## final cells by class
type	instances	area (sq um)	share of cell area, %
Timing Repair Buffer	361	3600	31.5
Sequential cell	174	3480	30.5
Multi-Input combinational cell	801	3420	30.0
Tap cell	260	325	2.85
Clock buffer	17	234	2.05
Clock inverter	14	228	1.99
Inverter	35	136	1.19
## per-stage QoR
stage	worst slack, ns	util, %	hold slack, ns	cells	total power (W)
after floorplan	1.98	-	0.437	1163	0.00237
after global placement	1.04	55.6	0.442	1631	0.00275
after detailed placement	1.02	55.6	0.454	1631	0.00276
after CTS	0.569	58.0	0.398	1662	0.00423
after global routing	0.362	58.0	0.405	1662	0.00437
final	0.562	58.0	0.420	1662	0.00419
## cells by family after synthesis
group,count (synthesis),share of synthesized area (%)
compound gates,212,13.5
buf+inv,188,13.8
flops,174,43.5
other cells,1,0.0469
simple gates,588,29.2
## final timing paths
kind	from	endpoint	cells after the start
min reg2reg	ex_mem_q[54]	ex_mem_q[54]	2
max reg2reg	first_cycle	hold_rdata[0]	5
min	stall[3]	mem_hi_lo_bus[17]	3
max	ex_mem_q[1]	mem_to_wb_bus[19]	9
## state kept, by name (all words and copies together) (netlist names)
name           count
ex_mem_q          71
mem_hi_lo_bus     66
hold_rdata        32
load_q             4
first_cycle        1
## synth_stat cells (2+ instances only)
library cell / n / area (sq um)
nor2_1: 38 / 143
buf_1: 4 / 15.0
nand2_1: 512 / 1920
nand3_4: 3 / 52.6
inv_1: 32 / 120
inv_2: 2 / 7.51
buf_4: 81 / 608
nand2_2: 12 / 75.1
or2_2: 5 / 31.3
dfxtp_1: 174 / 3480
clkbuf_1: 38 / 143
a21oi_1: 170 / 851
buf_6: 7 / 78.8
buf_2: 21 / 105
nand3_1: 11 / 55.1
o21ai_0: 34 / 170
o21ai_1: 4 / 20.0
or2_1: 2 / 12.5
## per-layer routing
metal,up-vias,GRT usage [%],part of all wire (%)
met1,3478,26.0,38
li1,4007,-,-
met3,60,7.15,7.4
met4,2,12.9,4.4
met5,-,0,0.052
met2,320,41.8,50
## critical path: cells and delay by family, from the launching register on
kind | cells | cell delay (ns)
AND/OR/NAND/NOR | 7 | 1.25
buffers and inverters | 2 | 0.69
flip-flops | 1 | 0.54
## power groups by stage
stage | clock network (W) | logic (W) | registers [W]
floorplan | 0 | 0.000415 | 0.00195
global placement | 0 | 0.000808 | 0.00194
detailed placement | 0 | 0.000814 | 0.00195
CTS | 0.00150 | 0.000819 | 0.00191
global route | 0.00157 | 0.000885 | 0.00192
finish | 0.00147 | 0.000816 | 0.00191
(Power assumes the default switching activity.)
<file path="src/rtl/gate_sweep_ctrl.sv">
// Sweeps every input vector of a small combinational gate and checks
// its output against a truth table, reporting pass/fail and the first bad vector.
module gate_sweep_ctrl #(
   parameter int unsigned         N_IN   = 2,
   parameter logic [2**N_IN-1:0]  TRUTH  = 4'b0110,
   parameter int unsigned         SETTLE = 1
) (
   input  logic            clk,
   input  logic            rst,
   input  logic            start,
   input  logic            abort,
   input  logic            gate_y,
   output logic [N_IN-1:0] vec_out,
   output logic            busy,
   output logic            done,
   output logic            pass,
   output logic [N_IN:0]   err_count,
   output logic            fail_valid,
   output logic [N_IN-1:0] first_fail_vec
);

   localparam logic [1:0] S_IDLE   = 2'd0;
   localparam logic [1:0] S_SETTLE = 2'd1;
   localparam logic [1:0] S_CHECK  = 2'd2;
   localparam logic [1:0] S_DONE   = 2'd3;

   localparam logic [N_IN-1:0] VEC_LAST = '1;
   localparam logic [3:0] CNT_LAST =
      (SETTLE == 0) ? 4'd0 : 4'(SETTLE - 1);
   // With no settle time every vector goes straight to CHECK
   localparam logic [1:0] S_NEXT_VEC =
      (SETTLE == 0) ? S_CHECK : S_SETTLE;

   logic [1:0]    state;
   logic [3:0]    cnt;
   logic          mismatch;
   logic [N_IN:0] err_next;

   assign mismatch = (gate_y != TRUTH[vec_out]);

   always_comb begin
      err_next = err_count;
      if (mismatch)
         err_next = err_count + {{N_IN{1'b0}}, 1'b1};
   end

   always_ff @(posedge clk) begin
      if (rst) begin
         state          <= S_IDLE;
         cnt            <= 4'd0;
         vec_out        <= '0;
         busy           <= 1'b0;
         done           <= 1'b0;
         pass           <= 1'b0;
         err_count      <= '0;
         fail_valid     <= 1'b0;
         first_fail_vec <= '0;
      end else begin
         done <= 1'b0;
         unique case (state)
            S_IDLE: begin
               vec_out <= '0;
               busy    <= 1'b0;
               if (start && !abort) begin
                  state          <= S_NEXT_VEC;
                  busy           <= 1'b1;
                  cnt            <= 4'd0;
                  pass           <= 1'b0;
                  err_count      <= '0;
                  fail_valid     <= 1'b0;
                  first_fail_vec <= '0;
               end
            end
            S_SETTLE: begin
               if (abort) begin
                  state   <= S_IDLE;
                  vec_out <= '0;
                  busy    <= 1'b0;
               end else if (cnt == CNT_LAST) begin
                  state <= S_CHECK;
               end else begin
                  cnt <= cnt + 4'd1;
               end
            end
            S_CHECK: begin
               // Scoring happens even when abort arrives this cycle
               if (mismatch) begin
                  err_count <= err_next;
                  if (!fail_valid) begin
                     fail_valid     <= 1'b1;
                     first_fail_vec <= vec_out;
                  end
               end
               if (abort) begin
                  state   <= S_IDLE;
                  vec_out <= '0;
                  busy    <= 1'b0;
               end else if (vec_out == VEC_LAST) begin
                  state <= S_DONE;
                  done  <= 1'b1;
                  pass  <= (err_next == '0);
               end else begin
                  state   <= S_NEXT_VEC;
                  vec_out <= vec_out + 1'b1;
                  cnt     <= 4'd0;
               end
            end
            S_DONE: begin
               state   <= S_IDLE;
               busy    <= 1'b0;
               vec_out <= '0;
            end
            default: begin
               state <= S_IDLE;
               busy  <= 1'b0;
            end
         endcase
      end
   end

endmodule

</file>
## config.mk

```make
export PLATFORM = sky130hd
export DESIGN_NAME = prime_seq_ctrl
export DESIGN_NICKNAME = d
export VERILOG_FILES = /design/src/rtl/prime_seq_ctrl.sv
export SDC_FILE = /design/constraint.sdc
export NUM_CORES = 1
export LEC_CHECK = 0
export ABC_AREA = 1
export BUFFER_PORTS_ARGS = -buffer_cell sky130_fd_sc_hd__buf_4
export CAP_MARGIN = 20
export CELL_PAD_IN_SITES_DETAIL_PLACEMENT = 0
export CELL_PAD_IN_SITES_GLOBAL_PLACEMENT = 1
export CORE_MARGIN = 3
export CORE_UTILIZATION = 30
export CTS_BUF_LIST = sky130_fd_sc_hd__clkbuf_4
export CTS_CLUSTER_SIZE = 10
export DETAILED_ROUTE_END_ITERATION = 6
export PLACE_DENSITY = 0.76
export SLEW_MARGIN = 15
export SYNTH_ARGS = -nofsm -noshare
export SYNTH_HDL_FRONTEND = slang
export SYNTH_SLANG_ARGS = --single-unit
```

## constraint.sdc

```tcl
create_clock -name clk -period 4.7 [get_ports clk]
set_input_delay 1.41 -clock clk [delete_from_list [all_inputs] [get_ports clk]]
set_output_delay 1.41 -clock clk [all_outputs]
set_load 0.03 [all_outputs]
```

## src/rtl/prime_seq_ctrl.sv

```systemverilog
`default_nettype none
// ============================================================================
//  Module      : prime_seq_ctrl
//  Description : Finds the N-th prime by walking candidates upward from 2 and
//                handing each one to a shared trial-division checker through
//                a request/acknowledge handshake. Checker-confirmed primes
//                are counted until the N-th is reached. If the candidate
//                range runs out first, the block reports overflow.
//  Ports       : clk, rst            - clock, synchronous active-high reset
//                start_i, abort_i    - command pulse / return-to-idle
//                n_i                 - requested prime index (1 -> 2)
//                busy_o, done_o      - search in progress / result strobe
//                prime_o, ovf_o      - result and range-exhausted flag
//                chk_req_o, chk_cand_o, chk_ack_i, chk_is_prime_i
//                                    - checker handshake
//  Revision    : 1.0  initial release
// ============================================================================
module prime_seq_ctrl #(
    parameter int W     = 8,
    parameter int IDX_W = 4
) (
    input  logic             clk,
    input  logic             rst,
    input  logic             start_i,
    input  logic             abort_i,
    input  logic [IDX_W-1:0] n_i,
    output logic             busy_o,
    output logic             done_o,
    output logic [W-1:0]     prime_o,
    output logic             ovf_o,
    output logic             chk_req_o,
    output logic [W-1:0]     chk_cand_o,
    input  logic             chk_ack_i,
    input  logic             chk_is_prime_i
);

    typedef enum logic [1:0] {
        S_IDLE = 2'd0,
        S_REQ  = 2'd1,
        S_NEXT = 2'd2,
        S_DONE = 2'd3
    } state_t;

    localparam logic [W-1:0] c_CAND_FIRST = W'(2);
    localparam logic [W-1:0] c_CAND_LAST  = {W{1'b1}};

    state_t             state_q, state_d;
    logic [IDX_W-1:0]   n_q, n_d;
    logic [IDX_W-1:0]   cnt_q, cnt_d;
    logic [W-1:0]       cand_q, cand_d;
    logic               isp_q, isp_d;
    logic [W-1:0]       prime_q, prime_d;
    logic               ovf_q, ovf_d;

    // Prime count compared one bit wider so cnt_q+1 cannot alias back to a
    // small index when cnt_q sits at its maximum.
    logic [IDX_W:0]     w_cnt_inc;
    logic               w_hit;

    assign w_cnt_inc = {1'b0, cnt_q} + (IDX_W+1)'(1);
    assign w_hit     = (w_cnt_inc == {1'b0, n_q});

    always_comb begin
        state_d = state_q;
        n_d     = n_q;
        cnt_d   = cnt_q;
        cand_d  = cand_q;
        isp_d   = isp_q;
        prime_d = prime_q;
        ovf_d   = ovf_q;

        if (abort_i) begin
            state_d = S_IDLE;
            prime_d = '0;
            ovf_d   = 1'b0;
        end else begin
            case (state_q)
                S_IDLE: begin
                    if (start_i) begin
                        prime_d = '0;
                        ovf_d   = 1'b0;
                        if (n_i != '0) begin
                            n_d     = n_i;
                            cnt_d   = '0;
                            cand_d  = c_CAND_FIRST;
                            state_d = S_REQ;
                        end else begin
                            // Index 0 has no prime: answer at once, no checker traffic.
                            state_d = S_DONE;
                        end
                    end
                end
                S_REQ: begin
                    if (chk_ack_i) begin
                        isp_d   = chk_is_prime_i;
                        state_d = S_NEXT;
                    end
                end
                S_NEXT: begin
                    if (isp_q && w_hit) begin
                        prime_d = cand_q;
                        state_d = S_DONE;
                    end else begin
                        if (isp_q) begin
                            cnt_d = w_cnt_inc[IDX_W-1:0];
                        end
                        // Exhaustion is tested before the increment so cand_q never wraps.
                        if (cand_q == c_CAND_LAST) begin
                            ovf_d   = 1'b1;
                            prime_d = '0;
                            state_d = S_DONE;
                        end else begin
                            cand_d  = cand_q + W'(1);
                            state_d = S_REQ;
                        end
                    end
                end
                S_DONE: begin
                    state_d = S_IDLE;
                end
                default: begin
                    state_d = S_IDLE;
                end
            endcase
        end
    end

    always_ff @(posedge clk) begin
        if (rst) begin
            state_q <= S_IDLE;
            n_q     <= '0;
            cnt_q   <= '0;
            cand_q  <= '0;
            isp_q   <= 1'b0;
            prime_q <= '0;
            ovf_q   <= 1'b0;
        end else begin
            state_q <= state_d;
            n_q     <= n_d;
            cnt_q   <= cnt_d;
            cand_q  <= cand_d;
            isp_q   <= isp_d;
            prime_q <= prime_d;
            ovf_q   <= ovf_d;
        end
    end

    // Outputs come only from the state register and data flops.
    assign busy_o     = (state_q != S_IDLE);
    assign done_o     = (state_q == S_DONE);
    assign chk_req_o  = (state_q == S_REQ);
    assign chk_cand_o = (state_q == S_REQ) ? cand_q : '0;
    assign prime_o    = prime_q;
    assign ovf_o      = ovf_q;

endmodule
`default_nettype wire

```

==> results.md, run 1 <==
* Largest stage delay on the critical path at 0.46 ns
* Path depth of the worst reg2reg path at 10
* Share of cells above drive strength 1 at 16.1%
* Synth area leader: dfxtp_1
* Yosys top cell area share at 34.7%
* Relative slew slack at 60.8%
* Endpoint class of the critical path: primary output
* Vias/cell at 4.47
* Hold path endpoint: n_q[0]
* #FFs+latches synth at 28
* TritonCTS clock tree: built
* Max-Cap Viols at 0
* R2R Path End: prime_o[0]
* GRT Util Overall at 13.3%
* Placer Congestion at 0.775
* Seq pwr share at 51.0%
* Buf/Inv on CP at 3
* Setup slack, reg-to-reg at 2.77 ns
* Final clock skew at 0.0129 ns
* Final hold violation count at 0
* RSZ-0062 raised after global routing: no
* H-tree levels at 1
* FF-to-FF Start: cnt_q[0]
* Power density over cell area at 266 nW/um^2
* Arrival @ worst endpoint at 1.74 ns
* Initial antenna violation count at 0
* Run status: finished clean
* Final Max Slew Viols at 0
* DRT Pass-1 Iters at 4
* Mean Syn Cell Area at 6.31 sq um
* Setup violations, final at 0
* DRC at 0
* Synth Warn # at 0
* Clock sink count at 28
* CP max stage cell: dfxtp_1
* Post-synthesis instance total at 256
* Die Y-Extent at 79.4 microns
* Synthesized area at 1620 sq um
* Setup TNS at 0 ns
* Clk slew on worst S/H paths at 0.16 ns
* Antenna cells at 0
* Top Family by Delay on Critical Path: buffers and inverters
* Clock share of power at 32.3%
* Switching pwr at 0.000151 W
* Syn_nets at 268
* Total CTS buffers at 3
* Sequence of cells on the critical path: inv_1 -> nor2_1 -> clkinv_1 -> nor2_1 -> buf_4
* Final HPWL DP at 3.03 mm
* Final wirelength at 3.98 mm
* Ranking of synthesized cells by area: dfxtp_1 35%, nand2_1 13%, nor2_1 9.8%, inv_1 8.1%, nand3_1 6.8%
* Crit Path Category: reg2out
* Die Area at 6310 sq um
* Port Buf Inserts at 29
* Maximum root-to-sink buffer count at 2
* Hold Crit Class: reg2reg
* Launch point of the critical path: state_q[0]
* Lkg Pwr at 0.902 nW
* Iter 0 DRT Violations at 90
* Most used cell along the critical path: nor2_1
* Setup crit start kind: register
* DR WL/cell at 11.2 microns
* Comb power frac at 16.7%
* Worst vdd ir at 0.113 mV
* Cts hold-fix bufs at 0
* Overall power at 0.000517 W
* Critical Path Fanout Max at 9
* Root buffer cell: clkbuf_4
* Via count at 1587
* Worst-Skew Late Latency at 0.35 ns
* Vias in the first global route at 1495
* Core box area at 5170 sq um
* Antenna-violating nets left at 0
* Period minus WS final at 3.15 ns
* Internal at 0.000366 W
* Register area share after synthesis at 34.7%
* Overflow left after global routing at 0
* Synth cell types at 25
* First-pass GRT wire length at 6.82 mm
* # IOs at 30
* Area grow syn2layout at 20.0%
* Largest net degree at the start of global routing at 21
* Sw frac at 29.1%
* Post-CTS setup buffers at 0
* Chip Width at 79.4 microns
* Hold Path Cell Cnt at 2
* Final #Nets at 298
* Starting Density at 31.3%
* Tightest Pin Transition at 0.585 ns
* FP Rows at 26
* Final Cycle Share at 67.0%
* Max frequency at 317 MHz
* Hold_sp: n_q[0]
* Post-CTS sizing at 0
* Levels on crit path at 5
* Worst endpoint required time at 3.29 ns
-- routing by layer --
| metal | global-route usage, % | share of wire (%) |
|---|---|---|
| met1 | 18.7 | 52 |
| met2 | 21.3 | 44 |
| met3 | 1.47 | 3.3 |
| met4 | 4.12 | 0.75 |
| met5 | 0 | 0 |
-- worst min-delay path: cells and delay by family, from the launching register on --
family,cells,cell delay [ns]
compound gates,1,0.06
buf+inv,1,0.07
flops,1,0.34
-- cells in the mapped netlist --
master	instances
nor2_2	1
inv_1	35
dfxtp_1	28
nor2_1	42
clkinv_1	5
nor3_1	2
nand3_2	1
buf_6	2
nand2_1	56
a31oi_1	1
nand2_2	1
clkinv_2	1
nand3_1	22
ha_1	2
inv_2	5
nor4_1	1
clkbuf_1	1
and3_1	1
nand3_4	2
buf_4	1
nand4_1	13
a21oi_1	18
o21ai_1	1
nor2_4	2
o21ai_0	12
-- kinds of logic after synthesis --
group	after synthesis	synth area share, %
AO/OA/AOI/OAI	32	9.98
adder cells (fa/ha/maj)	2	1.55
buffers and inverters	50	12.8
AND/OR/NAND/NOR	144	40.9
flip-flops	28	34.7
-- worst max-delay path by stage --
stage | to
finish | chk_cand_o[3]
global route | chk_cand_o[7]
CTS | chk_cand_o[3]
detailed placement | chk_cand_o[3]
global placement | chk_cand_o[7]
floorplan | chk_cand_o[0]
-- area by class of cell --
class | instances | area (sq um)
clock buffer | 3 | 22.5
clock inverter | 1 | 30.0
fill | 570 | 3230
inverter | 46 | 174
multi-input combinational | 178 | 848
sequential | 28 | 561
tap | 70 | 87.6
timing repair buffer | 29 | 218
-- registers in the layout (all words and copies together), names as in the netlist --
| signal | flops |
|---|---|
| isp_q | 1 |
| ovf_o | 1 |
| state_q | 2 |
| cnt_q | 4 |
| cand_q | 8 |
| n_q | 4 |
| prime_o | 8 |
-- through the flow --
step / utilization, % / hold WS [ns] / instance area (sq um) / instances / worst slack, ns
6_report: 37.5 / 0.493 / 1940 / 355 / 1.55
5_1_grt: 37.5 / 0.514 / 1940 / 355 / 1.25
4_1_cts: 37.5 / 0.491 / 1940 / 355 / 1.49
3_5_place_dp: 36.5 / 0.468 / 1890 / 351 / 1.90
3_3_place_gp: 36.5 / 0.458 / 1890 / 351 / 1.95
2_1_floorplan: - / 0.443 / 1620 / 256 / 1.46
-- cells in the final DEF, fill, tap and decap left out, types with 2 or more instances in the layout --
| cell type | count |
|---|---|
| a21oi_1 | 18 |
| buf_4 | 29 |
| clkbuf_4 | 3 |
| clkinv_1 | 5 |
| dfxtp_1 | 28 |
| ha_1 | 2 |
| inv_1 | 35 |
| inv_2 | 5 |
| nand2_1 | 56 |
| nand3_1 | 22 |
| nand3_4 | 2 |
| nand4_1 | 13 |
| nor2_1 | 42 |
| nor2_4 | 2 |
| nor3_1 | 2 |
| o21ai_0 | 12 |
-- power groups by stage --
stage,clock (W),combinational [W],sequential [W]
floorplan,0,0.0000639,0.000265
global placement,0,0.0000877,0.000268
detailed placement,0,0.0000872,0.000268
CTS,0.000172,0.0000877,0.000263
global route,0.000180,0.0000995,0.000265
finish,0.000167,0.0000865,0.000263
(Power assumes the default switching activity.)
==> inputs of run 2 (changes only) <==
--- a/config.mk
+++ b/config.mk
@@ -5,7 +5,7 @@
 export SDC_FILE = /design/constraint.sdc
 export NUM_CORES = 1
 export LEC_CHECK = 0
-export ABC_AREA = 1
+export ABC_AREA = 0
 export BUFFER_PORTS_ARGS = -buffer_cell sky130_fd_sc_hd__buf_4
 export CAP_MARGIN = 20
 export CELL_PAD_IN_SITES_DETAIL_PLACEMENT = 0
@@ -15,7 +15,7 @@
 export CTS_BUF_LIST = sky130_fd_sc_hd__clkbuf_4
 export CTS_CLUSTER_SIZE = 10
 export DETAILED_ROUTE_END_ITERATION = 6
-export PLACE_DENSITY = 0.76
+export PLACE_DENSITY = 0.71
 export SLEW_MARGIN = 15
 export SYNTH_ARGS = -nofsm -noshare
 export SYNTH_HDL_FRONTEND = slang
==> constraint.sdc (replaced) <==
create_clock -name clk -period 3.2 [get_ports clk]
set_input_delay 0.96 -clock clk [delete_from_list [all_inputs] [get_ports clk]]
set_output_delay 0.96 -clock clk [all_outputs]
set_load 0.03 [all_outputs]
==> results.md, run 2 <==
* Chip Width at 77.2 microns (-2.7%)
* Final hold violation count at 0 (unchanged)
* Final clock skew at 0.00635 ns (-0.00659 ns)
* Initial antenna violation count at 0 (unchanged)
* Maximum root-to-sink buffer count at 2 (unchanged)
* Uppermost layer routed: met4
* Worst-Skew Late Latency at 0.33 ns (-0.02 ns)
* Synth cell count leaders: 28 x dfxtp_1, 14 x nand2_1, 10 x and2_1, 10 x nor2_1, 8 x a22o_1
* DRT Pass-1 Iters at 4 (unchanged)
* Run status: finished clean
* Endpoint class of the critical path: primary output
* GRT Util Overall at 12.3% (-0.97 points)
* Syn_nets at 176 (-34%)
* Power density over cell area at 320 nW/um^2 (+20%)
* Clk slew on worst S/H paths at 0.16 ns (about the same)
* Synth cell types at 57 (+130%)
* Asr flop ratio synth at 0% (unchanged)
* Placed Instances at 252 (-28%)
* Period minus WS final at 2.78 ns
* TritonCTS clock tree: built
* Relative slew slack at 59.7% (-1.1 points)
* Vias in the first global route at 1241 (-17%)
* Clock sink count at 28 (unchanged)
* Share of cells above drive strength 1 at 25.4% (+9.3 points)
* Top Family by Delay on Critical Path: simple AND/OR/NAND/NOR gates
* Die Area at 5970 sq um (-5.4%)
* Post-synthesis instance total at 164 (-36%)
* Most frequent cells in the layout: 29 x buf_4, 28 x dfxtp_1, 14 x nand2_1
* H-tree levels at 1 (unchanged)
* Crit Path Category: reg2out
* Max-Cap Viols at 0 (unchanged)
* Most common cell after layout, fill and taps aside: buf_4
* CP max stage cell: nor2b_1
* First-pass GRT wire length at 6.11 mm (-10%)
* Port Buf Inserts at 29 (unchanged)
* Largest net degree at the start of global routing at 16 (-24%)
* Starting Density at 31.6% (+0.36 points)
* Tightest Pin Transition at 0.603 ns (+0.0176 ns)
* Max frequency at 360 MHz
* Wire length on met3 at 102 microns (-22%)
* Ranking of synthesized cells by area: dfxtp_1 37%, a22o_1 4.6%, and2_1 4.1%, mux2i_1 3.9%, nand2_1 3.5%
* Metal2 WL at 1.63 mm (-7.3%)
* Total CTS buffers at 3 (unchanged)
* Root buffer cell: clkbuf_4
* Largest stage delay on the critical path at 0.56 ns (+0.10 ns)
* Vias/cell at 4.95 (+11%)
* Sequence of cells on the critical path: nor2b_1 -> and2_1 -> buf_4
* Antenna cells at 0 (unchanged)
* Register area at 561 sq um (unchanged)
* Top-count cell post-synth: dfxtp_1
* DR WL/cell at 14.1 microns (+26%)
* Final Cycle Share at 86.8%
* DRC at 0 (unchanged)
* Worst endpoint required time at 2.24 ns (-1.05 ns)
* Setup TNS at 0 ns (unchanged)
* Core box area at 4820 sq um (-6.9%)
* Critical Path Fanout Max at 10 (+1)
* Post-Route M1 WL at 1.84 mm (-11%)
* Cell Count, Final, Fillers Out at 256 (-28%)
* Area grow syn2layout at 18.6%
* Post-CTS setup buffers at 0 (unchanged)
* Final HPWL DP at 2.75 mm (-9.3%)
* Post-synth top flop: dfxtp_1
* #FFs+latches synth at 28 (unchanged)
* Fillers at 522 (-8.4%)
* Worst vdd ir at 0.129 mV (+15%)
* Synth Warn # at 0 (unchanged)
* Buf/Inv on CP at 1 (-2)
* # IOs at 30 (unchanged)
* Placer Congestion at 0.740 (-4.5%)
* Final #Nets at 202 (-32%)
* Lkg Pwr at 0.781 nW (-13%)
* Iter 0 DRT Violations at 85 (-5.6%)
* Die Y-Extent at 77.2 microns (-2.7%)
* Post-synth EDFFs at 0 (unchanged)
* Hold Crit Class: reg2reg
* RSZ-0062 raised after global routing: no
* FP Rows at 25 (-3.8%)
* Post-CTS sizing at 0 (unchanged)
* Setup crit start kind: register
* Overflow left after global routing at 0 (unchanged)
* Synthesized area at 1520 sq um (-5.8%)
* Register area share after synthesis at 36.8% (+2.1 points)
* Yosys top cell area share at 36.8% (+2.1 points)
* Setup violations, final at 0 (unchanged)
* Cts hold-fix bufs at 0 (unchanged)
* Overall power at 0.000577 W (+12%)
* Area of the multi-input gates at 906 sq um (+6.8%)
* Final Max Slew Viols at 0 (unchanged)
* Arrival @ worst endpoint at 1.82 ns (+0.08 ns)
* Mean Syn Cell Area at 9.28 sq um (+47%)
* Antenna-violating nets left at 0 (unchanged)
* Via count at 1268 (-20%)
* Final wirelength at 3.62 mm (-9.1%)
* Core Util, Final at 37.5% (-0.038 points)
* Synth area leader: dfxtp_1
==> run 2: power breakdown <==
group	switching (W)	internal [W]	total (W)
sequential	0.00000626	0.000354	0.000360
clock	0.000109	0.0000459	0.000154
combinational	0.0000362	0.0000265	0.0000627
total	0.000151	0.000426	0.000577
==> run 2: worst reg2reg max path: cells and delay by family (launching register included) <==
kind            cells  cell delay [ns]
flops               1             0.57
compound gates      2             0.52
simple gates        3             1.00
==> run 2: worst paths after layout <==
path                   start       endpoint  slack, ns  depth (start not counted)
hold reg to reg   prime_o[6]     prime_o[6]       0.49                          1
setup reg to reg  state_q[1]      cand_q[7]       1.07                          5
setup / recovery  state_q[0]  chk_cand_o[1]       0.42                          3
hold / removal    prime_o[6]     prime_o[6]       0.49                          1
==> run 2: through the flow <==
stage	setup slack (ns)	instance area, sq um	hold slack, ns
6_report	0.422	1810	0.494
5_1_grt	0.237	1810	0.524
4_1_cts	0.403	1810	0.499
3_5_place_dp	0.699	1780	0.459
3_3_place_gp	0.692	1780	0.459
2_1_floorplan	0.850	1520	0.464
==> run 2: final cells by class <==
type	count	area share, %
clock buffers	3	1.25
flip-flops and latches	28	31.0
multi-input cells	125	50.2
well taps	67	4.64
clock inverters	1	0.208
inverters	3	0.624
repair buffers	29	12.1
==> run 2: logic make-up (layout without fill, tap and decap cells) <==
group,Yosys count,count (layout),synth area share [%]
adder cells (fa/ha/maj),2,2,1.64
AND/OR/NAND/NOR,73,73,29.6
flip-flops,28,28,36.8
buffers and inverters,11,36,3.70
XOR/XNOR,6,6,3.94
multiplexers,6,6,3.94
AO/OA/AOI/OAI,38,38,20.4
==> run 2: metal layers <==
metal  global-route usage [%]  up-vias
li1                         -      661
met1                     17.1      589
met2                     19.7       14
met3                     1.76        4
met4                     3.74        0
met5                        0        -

*****

▸ **INSTRUCTIONS TO FOLLOW**: Go through the listing above and write out exactly the lines starting with the one holding "CTS | 0.00150 | 0.000819 | 0.00191" and running through the one holding "finish | 0.00147 | 0.000816 | 0.00191", ends included, and no others.

▸ **TASK RESPONSE**:
CTS | 0.00150 | 0.000819 | 0.00191
global route | 0.00157 | 0.000885 | 0.00192
finish | 0.00147 | 0.000816 | 0.00191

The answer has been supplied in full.